Content starts
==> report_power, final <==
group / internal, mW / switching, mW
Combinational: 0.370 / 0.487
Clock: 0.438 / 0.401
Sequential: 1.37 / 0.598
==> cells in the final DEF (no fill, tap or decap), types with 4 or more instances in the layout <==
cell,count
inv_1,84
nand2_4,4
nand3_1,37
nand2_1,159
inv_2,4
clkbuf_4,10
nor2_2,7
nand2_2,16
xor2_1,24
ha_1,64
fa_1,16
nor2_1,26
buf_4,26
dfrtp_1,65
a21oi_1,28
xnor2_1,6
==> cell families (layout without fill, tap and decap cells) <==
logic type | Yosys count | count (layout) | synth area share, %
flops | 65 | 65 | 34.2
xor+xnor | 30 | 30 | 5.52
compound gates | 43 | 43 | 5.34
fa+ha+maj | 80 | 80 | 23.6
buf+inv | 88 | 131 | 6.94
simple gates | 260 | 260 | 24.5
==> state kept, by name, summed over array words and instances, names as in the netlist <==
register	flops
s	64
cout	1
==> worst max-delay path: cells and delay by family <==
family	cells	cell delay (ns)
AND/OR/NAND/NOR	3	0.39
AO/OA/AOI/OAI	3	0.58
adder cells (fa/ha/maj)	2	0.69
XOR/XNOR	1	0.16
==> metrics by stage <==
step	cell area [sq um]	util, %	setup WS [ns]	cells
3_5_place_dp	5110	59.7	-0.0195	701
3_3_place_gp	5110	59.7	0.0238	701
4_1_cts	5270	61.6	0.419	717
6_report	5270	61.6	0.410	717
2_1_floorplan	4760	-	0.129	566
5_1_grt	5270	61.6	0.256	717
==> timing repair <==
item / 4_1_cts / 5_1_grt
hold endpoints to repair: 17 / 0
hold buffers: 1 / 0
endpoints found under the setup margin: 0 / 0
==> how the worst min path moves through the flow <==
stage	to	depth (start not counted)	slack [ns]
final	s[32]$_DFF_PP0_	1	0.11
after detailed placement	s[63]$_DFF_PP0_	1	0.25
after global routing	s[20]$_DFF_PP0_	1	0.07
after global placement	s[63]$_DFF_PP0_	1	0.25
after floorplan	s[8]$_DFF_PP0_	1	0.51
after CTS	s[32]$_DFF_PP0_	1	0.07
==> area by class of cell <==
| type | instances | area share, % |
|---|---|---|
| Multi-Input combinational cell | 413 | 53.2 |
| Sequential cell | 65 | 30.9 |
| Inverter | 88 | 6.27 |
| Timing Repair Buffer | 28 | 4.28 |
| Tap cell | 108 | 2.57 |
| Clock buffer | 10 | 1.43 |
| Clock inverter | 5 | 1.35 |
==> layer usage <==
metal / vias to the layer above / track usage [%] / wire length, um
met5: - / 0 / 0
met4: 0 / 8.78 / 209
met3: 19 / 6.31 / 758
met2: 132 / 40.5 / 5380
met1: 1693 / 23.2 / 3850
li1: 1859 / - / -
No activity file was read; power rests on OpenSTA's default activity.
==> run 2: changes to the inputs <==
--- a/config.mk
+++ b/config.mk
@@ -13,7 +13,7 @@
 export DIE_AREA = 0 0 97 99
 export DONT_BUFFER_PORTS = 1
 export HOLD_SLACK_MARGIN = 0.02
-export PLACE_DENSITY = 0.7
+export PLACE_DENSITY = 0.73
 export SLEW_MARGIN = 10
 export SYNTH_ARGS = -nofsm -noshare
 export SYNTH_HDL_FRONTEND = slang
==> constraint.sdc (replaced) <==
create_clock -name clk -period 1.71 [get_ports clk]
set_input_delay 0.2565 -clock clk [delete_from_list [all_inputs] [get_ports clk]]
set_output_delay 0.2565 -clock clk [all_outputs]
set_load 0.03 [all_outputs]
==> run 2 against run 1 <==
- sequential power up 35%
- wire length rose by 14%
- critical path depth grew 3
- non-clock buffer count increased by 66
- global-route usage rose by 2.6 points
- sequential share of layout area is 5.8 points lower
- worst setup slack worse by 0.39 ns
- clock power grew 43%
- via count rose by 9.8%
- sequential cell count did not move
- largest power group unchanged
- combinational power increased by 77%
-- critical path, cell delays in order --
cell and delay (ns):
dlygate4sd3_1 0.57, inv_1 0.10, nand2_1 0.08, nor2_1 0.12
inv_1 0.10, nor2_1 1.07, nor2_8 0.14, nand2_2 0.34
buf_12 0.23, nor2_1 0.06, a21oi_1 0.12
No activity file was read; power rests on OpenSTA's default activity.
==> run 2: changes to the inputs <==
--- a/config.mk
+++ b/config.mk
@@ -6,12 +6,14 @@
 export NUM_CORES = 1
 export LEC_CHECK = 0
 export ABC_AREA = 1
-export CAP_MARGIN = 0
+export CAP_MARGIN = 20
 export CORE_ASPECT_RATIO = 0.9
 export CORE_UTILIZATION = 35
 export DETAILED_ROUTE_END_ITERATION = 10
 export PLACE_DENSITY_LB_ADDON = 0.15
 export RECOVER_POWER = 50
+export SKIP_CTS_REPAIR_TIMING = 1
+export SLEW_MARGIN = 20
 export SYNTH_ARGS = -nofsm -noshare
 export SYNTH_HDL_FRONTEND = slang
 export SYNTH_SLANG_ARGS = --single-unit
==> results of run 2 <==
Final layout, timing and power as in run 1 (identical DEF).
`config.mk`:
```
export PLATFORM = sky130hd
export DESIGN_NAME = csa_seq_ctrl
export DESIGN_NICKNAME = d
export VERILOG_FILES = /design/src/rtl/csa_seq_ctrl_pkg.sv /design/src/rtl/csa_seq_ctrl_nibble.sv /design/src/rtl/csa_seq_ctrl.sv
export SDC_FILE = /design/constraint.sdc
export NUM_CORES = 1
export LEC_CHECK = 0
export BUFFER_PORTS_ARGS = -buffer_cell sky130_fd_sc_hd__buf_2
export CELL_PAD_IN_SITES_DETAIL_PLACEMENT = 1
export CELL_PAD_IN_SITES_GLOBAL_PLACEMENT = 1
export CORE_MARGIN = 4
export CORE_UTILIZATION = 38
export DETAILED_ROUTE_END_ITERATION = 8
export PLACE_DENSITY = 0.77
export SYNTH_ARGS = -nofsm -noshare
export SYNTH_HDL_FRONTEND = slang
export SYNTH_HIERARCHICAL = 1
export SYNTH_SLANG_ARGS = --single-unit
export TNS_END_PERCENT = 100
```
`constraint.sdc`:
```
create_clock -name clk -period 2.85 [get_ports clk]
set_input_delay 0.285 -clock clk [delete_from_list [all_inputs] [get_ports clk]]
set_output_delay 0.285 -clock clk [all_outputs]
set_load 0.02 [all_outputs]
```
File: src/rtl/dmem_pkg.sv
// dmem_pkg: shared types and helpers for the big-endian data-memory responder.
// Holds the FSM state encoding, access-size codes, counter width and the
// lane helpers that map a byte offset onto the big-endian word layout.
package dmem_pkg;

  typedef enum logic [1:0] {
    IDLE = 2'd0,
    WAIT = 2'd1,
    RESP = 2'd2
  } state_t;

  localparam logic SZ_WORD = 1'b0;
  localparam logic SZ_BYTE = 1'b1;

  localparam int CNT_W = 16;

  // Lane i of a word holds the byte at offset i, so a byte access enables a
  // single lane and a word access enables all four.
  function automatic logic [3:0] lane_mask(input logic is_byte, input logic [1:0] offset);
    logic [3:0] mask;
    if (is_byte == SZ_BYTE) begin
      mask = 4'b0001 << offset;
    end else begin
      mask = 4'b1111;
    end
    return mask;
  endfunction

  // The lowest-addressed byte sits in bits 31:24 of the assembled word.
  function automatic logic [7:0] pick_byte(input logic [31:0] word, input logic [1:0] offset);
    logic [7:0] sel;
    case (offset)
      2'd0:    sel = word[31:24];
      2'd1:    sel = word[23:16];
      2'd2:    sel = word[15:8];
      default: sel = word[7:0];
    endcase
    return sel;
  endfunction

endpackage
Content ends
• Work item: Above are the records; from them, give again exactly the lines from the one containing "dlygate4sd3_1 0.57, inv_1" through the one containing "results of run", both included.

• Reply to the task:
dlygate4sd3_1 0.57, inv_1 0.10, nand2_1 0.08, nor2_1 0.12
inv_1 0.10, nor2_1 1.07, nor2_8 0.14, nand2_2 0.34
buf_12 0.23, nor2_1 0.06, a21oi_1 0.12
No activity file was read; power rests on OpenSTA's default activity.
==> run 2: changes to the inputs <==
--- a/config.mk
+++ b/config.mk
@@ -6,12 +6,14 @@
 export NUM_CORES = 1
 export LEC_CHECK = 0
 export ABC_AREA = 1
-export CAP_MARGIN = 0
+export CAP_MARGIN = 20
 export CORE_ASPECT_RATIO = 0.9
 export CORE_UTILIZATION = 35
 export DETAILED_ROUTE_END_ITERATION = 10
 export PLACE_DENSITY_LB_ADDON = 0.15
 export RECOVER_POWER = 50
+export SKIP_CTS_REPAIR_TIMING = 1
+export SLEW_MARGIN = 20
 export SYNTH_ARGS = -nofsm -noshare
 export SYNTH_HDL_FRONTEND = slang
 export SYNTH_SLANG_ARGS = --single-unit
==> results of run 2 <==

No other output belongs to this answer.